**Records shown**
◇ ◇ ◇ ◇ ◇
$ cat config.mk
export PLATFORM = sky130hd
export DESIGN_NAME = tccw_cursor_ctrl
export DESIGN_NICKNAME = d
export VERILOG_FILES = /design/src/hw/rtl/tccw_pkg.sv /design/src/hw/rtl/tccw_cursor_ctrl.sv
export SDC_FILE = /design/constraint.sdc
export NUM_CORES = 1
export LEC_CHECK = 0
export ABC_AREA = 1
export BUFFER_PORTS_ARGS = -buffer_cell sky130_fd_sc_hd__buf_2
export CAP_MARGIN = 20
export CORE_MARGIN = 2
export CORE_UTILIZATION = 55
export CTS_BUF_LIST = sky130_fd_sc_hd__clkbuf_4
export DETAILED_ROUTE_END_ITERATION = 10
export PLACE_DENSITY = 0.84
export SLEW_MARGIN = 10
export SYNTH_ARGS = -nofsm -noshare
export SYNTH_HDL_FRONTEND = slang
export SYNTH_SLANG_ARGS = --single-unit
$ cat constraint.sdc
create_clock -name aclk -period 8.8 [get_ports aclk]
set_input_delay 1.32 -clock aclk [delete_from_list [all_inputs] [get_ports aclk]]
set_output_delay 1.32 -clock aclk [all_outputs]
set_load 0.01 [all_outputs]
$ cat src/hw/rtl/tccw_pkg.sv
// ============================================================================
// tccw_pkg: shared types and constants of the text console character writer
// Field widths, control character codes, operation and register codes, and
// the status record that travels with each word through the result stage.
// ============================================================================
package tccw_pkg;

    localparam int CHAR_W       = 8;
    localparam int ATTR_W       = 8;
    localparam int CELL_W       = CHAR_W + ATTR_W;
    localparam int CELL_INDEX_W = 11;
    localparam int POS_W        = 11;

    localparam logic [CHAR_W-1:0] CH_CR      = 8'd13;
    localparam logic [CHAR_W-1:0] CH_LF      = 8'd10;
    localparam logic [ATTR_W-1:0] RESET_ATTR = 8'h07;

    // Register index on the configuration port (byte address bit 2).
    localparam logic REG_TEXT_ATTR = 1'b0;

    typedef enum logic {
        OP_PUT  = 1'b0,
        OP_READ = 1'b1
    } op_t;

    // Status of one accepted word, carried alongside the memory read.
    typedef struct packed {
        logic [POS_W-1:0] cursor_position;
        logic             scrolled;
        logic             rd_hit;
    } item_meta_t;

endpackage

$ cat src/hw/rtl/tccw_cursor_ctrl.sv
// ============================================================================
// tccw_cursor_ctrl: cursor, scroll offset and memory sequencing
// Tracks the cursor and the circular top row, forms the physical addresses
// of writes and reads, and runs the clearing sweeps after reset and scroll.
// ============================================================================
module tccw_cursor_ctrl #(
    parameter int COLUMNS = 80,
    parameter int ROWS    = 25
) (
    input  logic                                  aclk,
    input  logic                                  aresetn,
    input  logic                                  in_accept,
    input  tccw_pkg::op_t                         op,
    input  logic [tccw_pkg::CHAR_W-1:0]           char_code,
    input  logic [tccw_pkg::CELL_INDEX_W-1:0]     cell_index,
    input  logic [tccw_pkg::ATTR_W-1:0]           text_attr,
    output logic                                  busy,
    output tccw_pkg::item_meta_t                  meta,
    output logic                                  mem_we,
    output logic [$clog2(COLUMNS*ROWS)-1:0]       mem_waddr,
    output logic [tccw_pkg::CELL_W-1:0]           mem_wdata,
    output logic                                  mem_re,
    output logic [$clog2(COLUMNS*ROWS)-1:0]       mem_raddr
);

    localparam int CELL_COUNT = COLUMNS * ROWS;
    localparam int ADDR_W     = $clog2(CELL_COUNT);
    localparam int CNT_W      = $clog2(CELL_COUNT + 1);
    localparam int COL_W      = $clog2(COLUMNS);
    localparam int ROW_W      = $clog2(ROWS);
    localparam int IDX_W      = ((tccw_pkg::CELL_INDEX_W > ADDR_W) ?
                                 tccw_pkg::CELL_INDEX_W : ADDR_W) + 1;
    localparam int SUM_W      = (tccw_pkg::POS_W > ADDR_W) ? tccw_pkg::POS_W : ADDR_W;

    localparam logic [COL_W-1:0]  COL_LAST  = COL_W'(COLUMNS - 1);
    localparam logic [ROW_W-1:0]  ROW_LAST  = ROW_W'(ROWS - 1);
    localparam logic [ADDR_W-1:0] ROW_STEP  = ADDR_W'(COLUMNS);
    localparam logic [ADDR_W-1:0] LAST_BASE = ADDR_W'(CELL_COUNT - COLUMNS);

    // Cursor column and row, linear base of the cursor row, physical base of
    // the cursor row and of the top screen row (all row bases are row*COLUMNS).
    logic [COL_W-1:0]  col_reg,  col_next;
    logic [ROW_W-1:0]  row_reg,  row_next;
    logic [ADDR_W-1:0] lin_reg,  lin_next;
    logic [ADDR_W-1:0] cur_reg,  cur_next;
    logic [ADDR_W-1:0] top_reg,  top_next;
    logic [CNT_W-1:0]  clr_cnt_reg,  clr_cnt_next;
    logic [ADDR_W-1:0] clr_addr_reg, clr_addr_next;
    logic [tccw_pkg::ATTR_W-1:0] clr_attr_reg, clr_attr_next;

    logic              put_item;
    logic              put_char;
    logic              advance;
    logic              scroll;
    logic [ADDR_W-1:0] cur_adv;
    logic [ADDR_W-1:0] top_adv;
    logic [SUM_W-1:0]  pos_sum;
    logic              in_range;
    logic [IDX_W-1:0]  idx_sum;
    logic [IDX_W-1:0]  idx_phys;

    assign busy     = (clr_cnt_reg != '0);
    assign put_item = in_accept && (op == tccw_pkg::OP_PUT);
    assign cur_adv  = (cur_reg == LAST_BASE) ? '0 : cur_reg + ROW_STEP;
    assign top_adv  = (top_reg == LAST_BASE) ? '0 : top_reg + ROW_STEP;

    always_comb begin
        col_next = col_reg;
        row_next = row_reg;
        lin_next = lin_reg;
        cur_next = cur_reg;
        top_next = top_reg;
        put_char = 1'b0;
        advance  = 1'b0;
        scroll   = 1'b0;
        if (put_item) begin
            unique case (char_code)
                tccw_pkg::CH_CR: begin
                    col_next = '0;
                end
                tccw_pkg::CH_LF: begin
                    advance = 1'b1;
                end
                default: begin
                    put_char = 1'b1;
                    if (col_reg == COL_LAST) begin
                        advance = 1'b1;
                    end else begin
                        col_next = col_reg + 1'b1;
                    end
                end
            endcase
        end
        if (advance) begin
            col_next = '0;
            cur_next = cur_adv;
            if (row_reg == ROW_LAST) begin
                // The old top row becomes the new bottom line.
                scroll   = 1'b1;
                top_next = top_adv;
            end else begin
                row_next = row_reg + 1'b1;
                lin_next = lin_reg + ROW_STEP;
            end
        end
    end

    always_comb begin
        clr_cnt_next  = clr_cnt_reg;
        clr_addr_next = clr_addr_reg;
        clr_attr_next = clr_attr_reg;
        if (scroll) begin
            clr_cnt_next  = CNT_W'(COLUMNS);
            clr_addr_next = top_reg;
            clr_attr_next = text_attr;
        end else if (busy) begin
            clr_cnt_next  = clr_cnt_reg - 1'b1;
            clr_addr_next = clr_addr_reg + 1'b1;
        end
    end

    always_ff @(posedge aclk) begin
        if (!aresetn) begin
            col_reg      <= '0;
            row_reg      <= '0;
            lin_reg      <= '0;
            cur_reg      <= '0;
            top_reg      <= '0;
            clr_cnt_reg  <= CNT_W'(CELL_COUNT);
            clr_addr_reg <= '0;
            clr_attr_reg <= tccw_pkg::RESET_ATTR;
        end else begin
            col_reg      <= col_next;
            row_reg      <= row_next;
            lin_reg      <= lin_next;
            cur_reg      <= cur_next;
            top_reg      <= top_next;
            clr_cnt_reg  <= clr_cnt_next;
            clr_addr_reg <= clr_addr_next;
            clr_attr_reg <= clr_attr_next;
        end
    end

    // Write port: the clearing sweep owns it while busy; input is held off then.
    assign mem_we    = busy | put_char;
    assign mem_waddr = busy ? clr_addr_reg : (cur_reg + ADDR_W'(col_reg));
    assign mem_wdata = busy ? {clr_attr_reg, {tccw_pkg::CHAR_W{1'b0}}}
                            : {text_attr, char_code};

    // The physical cell of a screen-order index is (index + top base) modulo
    // the cell count; both terms are in range for a read that is taken, so one subtraction suffices.
    assign in_range  = (IDX_W'(cell_index) < IDX_W'(CELL_COUNT));
    assign idx_sum   = IDX_W'(cell_index) + IDX_W'(top_reg);
    assign idx_phys  = (idx_sum >= IDX_W'(CELL_COUNT)) ? idx_sum - IDX_W'(CELL_COUNT)
                                                       : idx_sum;
    assign mem_re    = in_accept && (op == tccw_pkg::OP_READ) && in_range;
    assign mem_raddr = idx_phys[ADDR_W-1:0];

    assign pos_sum              = SUM_W'(lin_next) + SUM_W'(col_next);
    assign meta.cursor_position = pos_sum[tccw_pkg::POS_W-1:0];
    assign meta.scrolled        = scroll;
    assign meta.rd_hit          = mem_re;

    a_no_accept_busy: assert property (@(posedge aclk) disable iff (!aresetn)
        in_accept |-> !busy)
        else $error("word accepted during a clearing sweep");

    a_cursor_range: assert property (@(posedge aclk) disable iff (!aresetn)
        (col_reg <= COL_LAST) && (row_reg <= ROW_LAST))
        else $error("cursor outside the screen");

    a_base_range: assert property (@(posedge aclk) disable iff (!aresetn)
        (cur_reg <= LAST_BASE) && (top_reg <= LAST_BASE) && (lin_reg <= LAST_BASE))
        else $error("row base outside the screen store");

    a_scroll_clear: assert property (@(posedge aclk) disable iff (!aresetn)
        (in_accept && scroll) |=>
            ((clr_cnt_reg == CNT_W'(COLUMNS)) && (clr_addr_reg == $past(top_reg))))
        else $error("scroll did not start a sweep of the old top row");

endmodule

---- Yosys cells after proc, flatten, opt, wreduce, memory -nomap -nowiden ----
Index checks and enable logic that the tools add are counted.
storage, ports and cells
  bits in registers ....................... 75
  bits of input ports ..................... 31
operators by class
  add/subtract/negate cells ............... 11
  order comparisons ....................... 2
  equality and inequality tests ........... 6
  muxes and demuxes ....................... 22
  bitwise operators ....................... 4
  reductions and logical operators ........ 9
operator list
  kind                                                   number
  2-to-1 mux 11 bit                                      10
  adder 11 x 7 -> 11 bit, second input constant          3
  adder 11 x 7 -> 11 bit                                 2
  == test 11 bit, second input constant                  2
  2-to-1 mux 7 bit                                       3
  == test 8 x 4 -> 1 bit, second input constant          2
  2-to-1 mux 16 bit                                      1
  case mux 7 bit (2 select lines)                        1
  adder 11 x 11 -> 12 bit                                1
  >= comparator 12 x 11 -> 1 bit, second input constant  1
  adder 11 x 1 -> 11 bit, second input constant          1
  < comparator 11 bit, second input constant             1
  nonzero test 11 bit                                    1
  subtractor 11 x 1 -> 11 bit, second input constant     1
  subtractor 11 bit, second input constant               1
  adder 7 x 1 -> 7 bit, second input constant            1
  == test 7 bit, second input constant                   1
  2-to-1 mux 1 bit                                       6
  adder 5 x 1 -> 5 bit, second input constant            1
  == test 5 bit, second input constant                   1
  AND reduction 2 bit                                    2
  OR reduction 2 bit                                     2
  logical AND 1 bit                                      3
  NOT 1 bit                                              3
  other kinds (3)                                        3

---- Longest topological paths before layout ----
Gate-level depths: netlist (run 1).
  word-level depth ........................ 6
  mapped depth ............................ 19
  depth with buffers taken out ............ 19

---- Least setup slack after synthesis (run 1) ----
OpenSTA, ideal clock, no wires.
  path kind ............................... input-to-output
  from .................................... in char_code[6] (netlist name)
  to ...................................... out meta[10] (netlist name)
  arrival time ............................ 3311 ps
  path slack .............................. 4169 ps
  stages on the path ...................... 16
  path buffers ............................ 0
  cell sequence ........................... inv_1 -> nand2_1 -> nor2_2 -> nand2_1 -> nand2_2 -> nand2_4 -> nand2_8 -> nor2_4 -> or2_2 -> o21ai_0 -> inv_1 -> fa_1 -> nand2_1 -> nand2_1 -> nand3_1 -> xor2_1
RTL lines
  element             line                    text
  start: declaration  tccw_cursor_ctrl.sv:14  input logic [tccw_pkg::CHAR_W-1:0] char_code,
  end: declaration    tccw_cursor_ctrl.sv:18  output tccw_pkg::item_meta_t meta,

==> impl_metrics.csv, run 1 <==
group,metric,value,unit
route,via_per_inst,5.28,
yosys,netlist_instances,718,
timing,whs,0.462,ns
yosys,async_flop_share,0,%
yosys,synth.distinct_cells,47,
pwr,peakVddDrop,0.0000872,V
critical_path,cp_top_family,"simple AND/OR/NAND/NOR gates",
critical_path,r2r_start,"col_reg[0]",
yosys,yosysWarnings,0,
clock_tree,cts-root-buf,"clkbuf_4",
yosys,synth_top_area_share,27.4,%
critical_path,endpoint,"meta[12]",
timing,maxSlewViolCount,0,
timing,finalCritPeriodShare,58.0,%
clock_tree,tritoncts,"yes",
route,wl,11100,um
yosys,synth_area,0.00460,mm2
clock_tree,cts_hold_buffers,0,
yosys,synth_top_cell_by_area,"dfxtp_1",
die,core.rowCount,33,
clock_tree,clock_latency,0.42,ns
yosys,avgSynthCellArea,6.41,um2
finish,diodes,0,
finish,syn_to_final_growth,11.5,%
global_route,grt_pass1_vias,4354,
finish,final_core_util,62.7,%
timing,fmax,0.196,GHz
yosys,synthTopCellsByArea,"dfxtp_1, nand2_1, inv_1",
global_route,grt_overflow,0,
global_route,grt_first_pass_wirelength,18600,um
die,die-area,0.00911,mm2
pwr,power.leakage,0.00264,uW
global_route,grt_antenna_before_repair,0,
timing,final-setup-viol-count,0,
critical_path,r2r-end,"top_reg[8]",
die,initial_core_util,56.3,%
finish,final_cell_mix,"nand2_1, inv_1, buf_2, nor2_1, dfxtp_1",
clock_tree,post_cts_buffers,0,
critical_path,critPathRequiredTime,7.48,ns
critical_path,crit_buf_inv,5,
critical_path,regToRegSetupSlack,6.33,ns
finish,stdcell_count,896,
critical_path,setup.worst_path.start,"char_code[6]",
clock_tree,clock-sinks,63,
critical_path,startpoint_type,"primary input",
finish,layout_commonest_cell,"nand2_1",
critical_path,worstSetupPathType,"in2out",
place,gp_routability_congestion,0.927,
finish,fillers,742,
critical_path,cp_num_cells,20,
die,die_width,95.5,um
yosys,ys_ff_latch,63,
global_route,grt_max_degree,40,
critical_path,max_stage_delay,0.44,ns
clock_tree,clk_pin_slew_worst_paths,0.09,ns
yosys,synth_edf_count,0,
critical_path,cp_common_cell,"nand2_1",
clock_tree,htreeDepth,3,
finish,multiInputGateArea,0.00280,mm2
die,die_h,95.5,um
critical_path,arrival,3.78,ns
critical_path,worstRegToRegCells,12,
route,via_count,4734,
place,placed_cells_incl_taps,880,
timing,setup_ws,3.70,ns
timing,clock_skew,0.0139,ns
route,ant_nets,0,
route,drt_iter0_drc,253,
die,ios,85,
yosys,synthFlopType,"dfxtp_1",
critical_path,crit_path_max_fanout,16,
die,core_area,0.00818,mm2
critical_path,worst_setup_path_end_kind,"primary output",
timing,rsz0062_at_grt,"false",
yosys,seq_area_frac_synth,27.4,%
clock_tree,ctsResizeCount,0,
route,drc,0,
critical_path,path_cells,"buf_2 > inv_1 > nand2_1 > nor2_2 > nand3_2 > nand2_4 > nand2_8 > nor2_4 > inv_1 > o21ai_0 > inv_1 > fa_1 > nand2_1 > nand2_1 > nand3_1 > nor2_1 > nand2_1 > nand2_1 > nand2_1 > buf_2",
pwr,power.density,111,mW/mm2
place,port_buffers,84,
critical_path,slowest_stage,"fa_1",
yosys,syn_nets,776,
run,maxCapViolCount,0,
place,dp_hpwl,8440,um
timing,period_needed,5.10,ns
clock_tree,cts_buffers,9,
route,firstDrtPassIters,5,
route,routedWlPerCell,12.4,um
global_route,track_usage,25.7,%
timing,worstMarginPinSlew,0.872,ns
clock_tree,clock_path_buffers,2,
finish,seqCellArea,0.00126,mm2
place,pre_cts_slack,3.70,ns
finish,nNetsFinal,844,
finish,layout-drive-gt1-share,16.1,%
timing,slew_headroom,41.5,%
timing,hold_viol,0,
status,run_status,"finished, final reports clean",
timing,tns,0,ns
worst_hold_path,timing.hold.worst.class,"reg2reg",
## worst reg2reg max path: cells and delay by family, from the launching register on
family        cells  cell delay, ns
flops             1            0.37
buf+inv           1            0.29
simple gates     10            1.49
fa+ha+maj         1            0.22
## area by class of cell
class                      instances  share of cell area [%]
clock buffer                      12                    1.76
clock inverter                     4                   0.903
sequential                        63                    24.6
multi-input combinational        529                    54.7
inverter                          98                    7.17
tap                              105                    2.56
timing repair buffer              85                    8.34
## stage by stage
stage               area (um2)  total power, uW
finish                    5130              570
detailed placement        4990              373
CTS                       5130              570
global route              5130              594
floorplan                 4600              352
global placement          4990              371
## cell families (layout without fill, tap and decap cells)
| group | count (synthesis) | in the layout | share of synthesized area (%) |
|---|---|---|---|
| AND/OR/NAND/NOR | 379 | 379 | 36.8 |
| buffers and inverters | 126 | 199 | 11.6 |
| AO/OA/AOI/OAI | 95 | 95 | 11.3 |
| flip-flops | 63 | 63 | 27.4 |
| XOR/XNOR | 28 | 28 | 5.33 |
| adder cells (fa/ha/maj) | 27 | 27 | 7.51 |
## report_power, final
group	switching [uW]	leakage [uW]	internal [uW]
Combinational	43.9	0.00206	27.4
Clock	106	0.0000750	95.0
Sequential	5.69	0.000510	291
Total	156	0.00264	414
## layer usage
layer,GRT usage (%),vias to the layer above,share of wire (%)
li1,-,2420,-
met1,27.9,2163,41
met2,48.2,126,52
met3,4.35,25,4.6
met4,12.0,0,2.3
met5,0,-,0
## synthesized netlist by cell type (2+ instances only)
cell / count
nor2_1: 69
inv_1: 95
clkbuf_1: 12
dfxtp_1: 63
nand3_2: 3
nor2_4: 3
xnor2_1: 13
buf_2: 2
o21ai_1: 3
or2_2: 2
a31oi_1: 2
buf_6: 3
buf_4: 10
nor2_2: 3
a21oi_2: 2
and2_1: 2
xor2_1: 15
o21ai_0: 40
o21ai_2: 2
nand2_2: 4
o31ai_1: 3
inv_2: 2
nand2_1: 200
nand3_1: 51
a21oi_1: 36
nor3_1: 17
or2_1: 2
o21bai_1: 2
ha_1: 26
nand4_1: 14
## how the worst min path moves through the flow
stage / cells after the start / from / endpoint / slack [ns]
2_1_floorplan: 2 / clr_attr_reg[3] / clr_attr_reg[3] / 0.42
3_3_place_gp: 2 / clr_attr_reg[0] / clr_attr_reg[0] / 0.44
3_5_place_dp: 2 / clr_attr_reg[4] / clr_attr_reg[4] / 0.45
4_1_cts: 2 / clr_attr_reg[5] / clr_attr_reg[5] / 0.46
5_1_grt: 2 / clr_attr_reg[4] / clr_attr_reg[4] / 0.48
6_report: 2 / clr_attr_reg[3] / clr_attr_reg[3] / 0.46
Note: power is estimated with default switching activity, not from simulation.
==> inputs of run 2 (changes only) <==
--- a/config.mk
+++ b/config.mk
@@ -9,10 +9,10 @@
 export BUFFER_PORTS_ARGS = -buffer_cell sky130_fd_sc_hd__buf_2
 export CAP_MARGIN = 20
 export CORE_MARGIN = 2
-export CORE_UTILIZATION = 55
+export CORE_UTILIZATION = 53
 export CTS_BUF_LIST = sky130_fd_sc_hd__clkbuf_4
 export DETAILED_ROUTE_END_ITERATION = 10
-export PLACE_DENSITY = 0.84
+export PLACE_DENSITY = 0.85
 export SLEW_MARGIN = 10
 export SYNTH_ARGS = -nofsm -noshare
 export SYNTH_HDL_FRONTEND = slang
==> constraint.sdc (replaced) <==
create_clock -name aclk -period 4.13 [get_ports aclk]
set_input_delay 0.6195 -clock aclk [delete_from_list [all_inputs] [get_ports aclk]]
set_output_delay 0.6195 -clock aclk [all_outputs]
set_load 0.01 [all_outputs]
==> run 2 against run 1 <==
Compared with the run above: hold slack worse by 0.054 ns; clock-buffer cell count is 3 lower; utilization is 1.0 points lower; highest routed layer unchanged; final area is 0.15% lower; clock power is 79% higher; combinational power is 120% higher; critical path depth is 1 lower; flip-flop and latch count stayed put.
◇ ◇ ◇ ◇ ◇
**Activity**
The word "noshare" appears in some lines of the listing. Give the number of those lines, and only that.

**Solved problem**
2